A nanophotonics PhD student has designed PRISM, a photonic chip architecture that replaces the GPU-based key-value cache scanning bottleneck in large language model inference with optical broadcast computation. The design achieves O(1) constant-time block selection regardless of context length — a fundamental improvement over the O(N) linear scaling of current GPU-based approaches. At one million tokens of context on an NVIDIA H100, the photonic approach is approximately 944 times faster and uses 18,000 times less energy than the equivalent GPU scan.
The bottleneck PRISM addresses is specific and well-understood. Block-sparse attention methods like Quest and RocketKV reduce the number of key-value blocks fetched from memory during each decode step, but they still require scanning all N block signatures stored in high-bandwidth memory (HBM) to determine which blocks are relevant. On an H100 GPU processing one-million-token contexts, this scan takes approximately 8.5 microseconds per query. In batch serving scenarios where hundreds of queries run simultaneously, this scanning cost becomes the dominant performance constraint.

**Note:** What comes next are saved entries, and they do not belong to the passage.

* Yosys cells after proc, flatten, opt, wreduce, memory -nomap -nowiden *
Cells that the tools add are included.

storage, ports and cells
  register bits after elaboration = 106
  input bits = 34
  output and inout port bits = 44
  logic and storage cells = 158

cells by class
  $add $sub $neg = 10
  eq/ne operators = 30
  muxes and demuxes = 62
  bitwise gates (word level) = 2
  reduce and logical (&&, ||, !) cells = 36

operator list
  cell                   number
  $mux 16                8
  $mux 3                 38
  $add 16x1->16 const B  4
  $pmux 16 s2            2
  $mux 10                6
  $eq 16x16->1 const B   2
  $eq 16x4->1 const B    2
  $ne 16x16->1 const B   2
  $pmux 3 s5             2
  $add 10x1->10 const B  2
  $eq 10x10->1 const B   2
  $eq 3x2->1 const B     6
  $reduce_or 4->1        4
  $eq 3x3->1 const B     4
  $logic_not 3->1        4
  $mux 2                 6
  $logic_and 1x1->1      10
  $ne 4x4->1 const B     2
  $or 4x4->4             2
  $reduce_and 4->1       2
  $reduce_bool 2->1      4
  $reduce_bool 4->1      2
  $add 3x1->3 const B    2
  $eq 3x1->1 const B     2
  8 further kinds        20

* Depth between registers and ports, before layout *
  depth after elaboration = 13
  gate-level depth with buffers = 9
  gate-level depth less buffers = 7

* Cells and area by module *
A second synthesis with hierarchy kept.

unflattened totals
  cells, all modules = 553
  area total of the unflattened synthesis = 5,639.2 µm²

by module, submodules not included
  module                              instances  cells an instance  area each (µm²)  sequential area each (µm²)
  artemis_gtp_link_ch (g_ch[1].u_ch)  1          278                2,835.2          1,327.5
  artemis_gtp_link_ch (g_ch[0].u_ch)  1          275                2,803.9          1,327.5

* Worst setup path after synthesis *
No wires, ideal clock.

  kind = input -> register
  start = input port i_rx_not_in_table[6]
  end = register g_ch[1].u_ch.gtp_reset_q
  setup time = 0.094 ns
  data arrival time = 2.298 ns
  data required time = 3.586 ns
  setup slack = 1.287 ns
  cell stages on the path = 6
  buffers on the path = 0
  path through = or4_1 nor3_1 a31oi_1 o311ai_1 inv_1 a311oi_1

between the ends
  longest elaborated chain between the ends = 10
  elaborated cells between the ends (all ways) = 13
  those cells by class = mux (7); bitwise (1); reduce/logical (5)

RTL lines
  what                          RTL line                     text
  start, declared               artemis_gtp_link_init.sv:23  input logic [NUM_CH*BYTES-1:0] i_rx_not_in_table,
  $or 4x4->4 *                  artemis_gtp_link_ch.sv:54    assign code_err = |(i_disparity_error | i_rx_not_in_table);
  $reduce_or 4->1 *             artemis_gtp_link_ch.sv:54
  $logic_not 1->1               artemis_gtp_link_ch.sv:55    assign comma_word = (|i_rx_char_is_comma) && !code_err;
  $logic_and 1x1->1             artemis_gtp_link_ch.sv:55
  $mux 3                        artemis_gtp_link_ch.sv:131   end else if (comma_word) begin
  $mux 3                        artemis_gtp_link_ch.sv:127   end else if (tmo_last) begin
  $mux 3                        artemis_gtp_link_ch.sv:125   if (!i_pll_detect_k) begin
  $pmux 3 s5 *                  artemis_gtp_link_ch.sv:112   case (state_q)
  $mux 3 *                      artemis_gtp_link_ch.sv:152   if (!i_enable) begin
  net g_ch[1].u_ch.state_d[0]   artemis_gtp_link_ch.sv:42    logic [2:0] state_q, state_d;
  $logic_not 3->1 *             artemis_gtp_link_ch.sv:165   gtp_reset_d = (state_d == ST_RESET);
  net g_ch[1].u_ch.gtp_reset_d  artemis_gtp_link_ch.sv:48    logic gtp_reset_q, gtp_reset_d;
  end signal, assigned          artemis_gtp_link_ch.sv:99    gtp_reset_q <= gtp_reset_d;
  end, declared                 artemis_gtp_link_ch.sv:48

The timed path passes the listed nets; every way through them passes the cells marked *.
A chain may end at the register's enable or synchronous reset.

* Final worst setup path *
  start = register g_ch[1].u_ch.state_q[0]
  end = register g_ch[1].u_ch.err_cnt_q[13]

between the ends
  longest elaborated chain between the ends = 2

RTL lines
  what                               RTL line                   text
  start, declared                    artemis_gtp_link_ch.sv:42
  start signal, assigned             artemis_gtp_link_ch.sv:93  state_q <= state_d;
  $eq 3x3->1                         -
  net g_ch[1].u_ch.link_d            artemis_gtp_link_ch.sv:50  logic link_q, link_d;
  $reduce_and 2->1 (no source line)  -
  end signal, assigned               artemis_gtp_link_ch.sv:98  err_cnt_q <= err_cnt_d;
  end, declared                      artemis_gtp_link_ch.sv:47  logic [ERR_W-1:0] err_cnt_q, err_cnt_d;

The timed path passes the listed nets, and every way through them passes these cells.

PRISM replaces the electronic scan with an optical broadcast mechanism. Instead of sequentially reading block signatures from memory and comparing them against the current query, the photonic chip broadcasts the query optically to all block signature comparators simultaneously. Each comparator performs its relevance check in parallel using photonic interference — a physical computation that happens at the speed of light rather than at the clock speed of electronic circuits. The result is a constant-time lookup that doesn’t scale with context length.
The energy reduction is equally significant. GPU-based memory scanning requires moving data from HBM through the memory hierarchy to compute units, a process that consumes energy proportional to the amount of data moved. Photonic computation avoids this data movement entirely by performing the comparison in the optical domain, where the energy cost is determined by the laser power required for the broadcast rather than by the number of memory accesses. At 18,000 times less energy per operation, the photonic approach could make million-token context windows economically viable for real-time serving workloads.

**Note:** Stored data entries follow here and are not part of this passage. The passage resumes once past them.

$ cat src/rtl/led_mode_sequencer.sv
// Single-button LED mode sequencer: a short press steps the blink rate, a long press
// toggles blinking on/off. The raw button is synchronized and debounced before use.
module led_mode_sequencer #(
  parameter int         DEBOUNCE_CYCLES   = 16,
  parameter int         LONG_PRESS_CYCLES = 256,
  parameter logic [3:0] MIN_RATE          = 4'd0,
  parameter logic [3:0] MAX_RATE          = 4'd15,
  parameter logic [3:0] RESET_RATE        = 4'd4
) (
  input  logic       i_clk,
  input  logic       i_rst_n,
  input  logic       i_btn,
  output logic       o_enable,
  output logic [3:0] o_blink_rate,
  output logic       o_short_pulse,
  output logic       o_long_pulse
);

  localparam logic [15:0] DEB_LAST  = 16'(DEBOUNCE_CYCLES - 1);
  localparam logic [15:0] LONG_LAST = 16'(LONG_PRESS_CYCLES - 1);

  typedef enum logic [1:0] {
    IDLE      = 2'd0,
    PRESSED   = 2'd1,
    LONG_HELD = 2'd2
  } state_t;

  state_t      state;
  logic        btn_meta_p0;
  logic        btn_sync;
  logic        btn_stable;
  logic [15:0] deb_cnt;
  logic [15:0] hold_cnt;

  // Steps the rate upward; at or beyond the top it folds back to the bottom, which also
  // keeps the rate fixed when the range collapses to a single value.
  function automatic logic [3:0] step_rate(input logic [3:0] rate);
    logic [3:0] nxt;
    if (rate >= MAX_RATE) begin
      nxt = MIN_RATE;
    end else begin
      nxt = rate + 4'd1;
    end
    return nxt;
  endfunction

  // Stage p0/p1: two-flop synchronizer for the asynchronous button
  always_ff @(posedge i_clk or negedge i_rst_n) begin
    if (!i_rst_n) begin
      btn_meta_p0 <= 1'b0;
      btn_sync    <= 1'b0;
    end else begin
      btn_meta_p0 <= i_btn;
      btn_sync    <= btn_meta_p0;
    end
  end

  // Debounce: any return to the stable level restarts the count from zero
  always_ff @(posedge i_clk or negedge i_rst_n) begin
    if (!i_rst_n) begin
      btn_stable <= 1'b0;
      deb_cnt    <= 16'd0;
    end else if (btn_sync == btn_stable) begin
      deb_cnt <= 16'd0;
    end else if (deb_cnt == DEB_LAST) begin
      btn_stable <= btn_sync;
      deb_cnt    <= 16'd0;
    end else begin
      deb_cnt <= deb_cnt + 16'd1;
    end
  end

  // Press classifier with registered actions
  always_ff @(posedge i_clk or negedge i_rst_n) begin
    if (!i_rst_n) begin
      state         <= IDLE;
      hold_cnt      <= 16'd0;
      o_enable      <= 1'b0;
      o_blink_rate  <= RESET_RATE;
      o_short_pulse <= 1'b0;
      o_long_pulse  <= 1'b0;
    end else begin
      o_short_pulse <= 1'b0;
      o_long_pulse  <= 1'b0;
      case (state)
        IDLE: begin
          if (btn_stable) begin
            state    <= PRESSED;
            hold_cnt <= 16'd0;
          end
        end
        PRESSED: begin
          if (!btn_stable) begin
            state         <= IDLE;
            o_short_pulse <= 1'b1;
            if (o_enable) begin
              o_blink_rate <= step_rate(o_blink_rate);
            end
          end else if (hold_cnt == LONG_LAST) begin
            state        <= LONG_HELD;
            o_long_pulse <= 1'b1;
            o_enable     <= ~o_enable;
          end else begin
            hold_cnt <= hold_cnt + 16'd1;
          end
        end
        LONG_HELD: begin
          if (!btn_stable) begin
            state <= IDLE;
          end
        end
        default: begin
          state <= IDLE;
        end
      endcase
    end
  end

endmodule

$ cat config.mk
export PLATFORM = sky130hd
export DESIGN_NAME = led_mode_sequencer
export DESIGN_NICKNAME = d
export VERILOG_FILES = /design/src/rtl/led_mode_sequencer.sv
export SDC_FILE = /design/constraint.sdc
export NUM_CORES = 1
export LEC_CHECK = 0
export CELL_PAD_IN_SITES_DETAIL_PLACEMENT = 1
export CELL_PAD_IN_SITES_GLOBAL_PLACEMENT = 1
export CORE_ASPECT_RATIO = 0.5
export CORE_MARGIN = 2
export CORE_UTILIZATION = 43
export DETAILED_ROUTE_END_ITERATION = 10
export GPL_ROUTABILITY_DRIVEN = 0
export PLACE_DENSITY = 0.73
export REMOVE_ABC_BUFFERS = 1
export SLEW_MARGIN = 15
export SYNTH_ARGS = -nofsm -noshare
export SYNTH_HDL_FRONTEND = slang
export SYNTH_SLANG_ARGS = --single-unit
export TNS_END_PERCENT = 50
$ cat constraint.sdc
create_clock -name i_clk -period 1.5 [get_ports i_clk]
set_input_delay 0.225 -clock i_clk [delete_from_list [all_inputs] [get_ports i_clk]]
set_output_delay 0.225 -clock i_clk [all_outputs]
set_load 0.005 [all_outputs]
== After elaboration in Yosys (flattened, before gate mapping) ==
Cells that the tools add are included.
Word-level totals
  register bits: 44
  bits in latches: 0
  bits in writable memories: 0
  memory bits (read-only): 0
  input port bits: 3
  output and inout port bits: 7
  word-level logic and storage cells: 51
  memories kept: 0
Cells by class
  add/sub/neg operators: 3
  $mul: 0
  div/mod/pow operators: 0
  magnitude comparators: 1
  equal/unequal tests: 10
  shift-type cells: 0
  mux-type cells: 17
  bitwise logic cells: 3
  reduce and logical (&&, ||, !) cells: 7
Operator list (count)
  2-to-1 mux 16 bit: 5
  adder 16 x 1 -> 16 bit (second input constant): 2
  one-hot mux 16 bit (2 select lines): 1
  equality test 16 x 4 -> 1 bit (second input constant): 1
  equality test 16 x 8 -> 1 bit (second input constant): 1
  AND reduction 3 bit: 3
  2-to-1 mux 2 bit: 4
  != test 2 bit (second input constant): 4
  one-hot mux 2 bit (3 select lines): 1
  2-to-1 mux 1 bit: 5
  adder 4 x 1 -> 4 bit (second input constant): 1
  >= comparator 4 bit (second input constant): 1
  2-to-1 mux 4 bit: 1
  AND reduction 4 bit: 1
  != test 3 bit (second input constant): 1
  NOT 1 bit: 3
  equality test 2 x 1 -> 1 bit (second input constant): 1
  equality test 2 bit (second input constant): 1
  zero test 2 bit: 1
  AND reduction 2 bit: 1
  nonzero test 2 bit: 1
  equality test 1 bit: 1

== Depth between registers and ports, before layout ==
Gate-level depths: netlist of run 1.
  depth after elaboration: 4
  gate-level depth with buffers: 6
  gate-level depth less buffers: 6

== Worst setup path after synthesis of run 1 ==
Ideal clock, no wire load.
  kind: register -> register
  start point: register hold_cnt[0]
  end point: register hold_cnt[14]
  setup time: 0.078 ns
  arrival time: 1.560 ns
  required time: 1.422 ns
  slack: -0.138 ns
  cell stages (with the launch flop): 6
  path buffers: 0
  clock period less this slack: 1.638 ns
  cell sequence: dfrtp_1 > ha_1 > nand3_2 > or3_4 > or3_1 > a21oi_1
On the way
  cells in the longest elaborated chain, start to end: 4
  elaborated cells between the ends (all ways): 7
  those cells by class: 1 x add/sub; 2 x eq/ne; 3 x mux; 1 x reduce/logical
Ends and longest elaborated chain
  from (decl): RTL line 33  | logic [15:0] hold_cnt;
  from (signal assigned): RTL line 104  | hold_cnt <= hold_cnt + 16'd1;
  adder 16 x 1 -> 16 bit: RTL line 104
  2-to-1 mux 16 bit: RTL line 99  | end else if (hold_cnt == LONG_LAST) begin
  2-to-1 mux 16 bit: RTL line 93  | if (!btn_stable) begin
  one-hot mux 16 bit (2 select lines): RTL line 85  | case (state)
Several ways; a longest one is shown, not always the timed one. The select of a mux whose other input is x is not followed.
A chain may end at the register's enable or synchronous reset.

== Worst setup path in the final report of run 1 ==
  start point: register hold_cnt[11]
  end point: register hold_cnt[0]
On the way
  cells in the longest elaborated chain, start to end: 3
Ends and longest elaborated chain (RTL line)
  equality test 16 x 8 -> 1 bit: 99
  != test 2 bit (no source line)
  AND reduction 4 bit (no source line)
No other way between the ends.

The design is currently theoretical — PRISM exists as a chip architecture specification rather than a fabricated device. Moving from design to silicon requires photonic foundry fabrication, integration with electronic control systems, and validation that the performance claims hold in physical hardware. However, the architecture addresses a genuine bottleneck that the GPU industry has not solved through incremental improvements, and photonic computing for AI inference has attracted increasing attention from both academic researchers and companies like Lightmatter and Luminous Computing.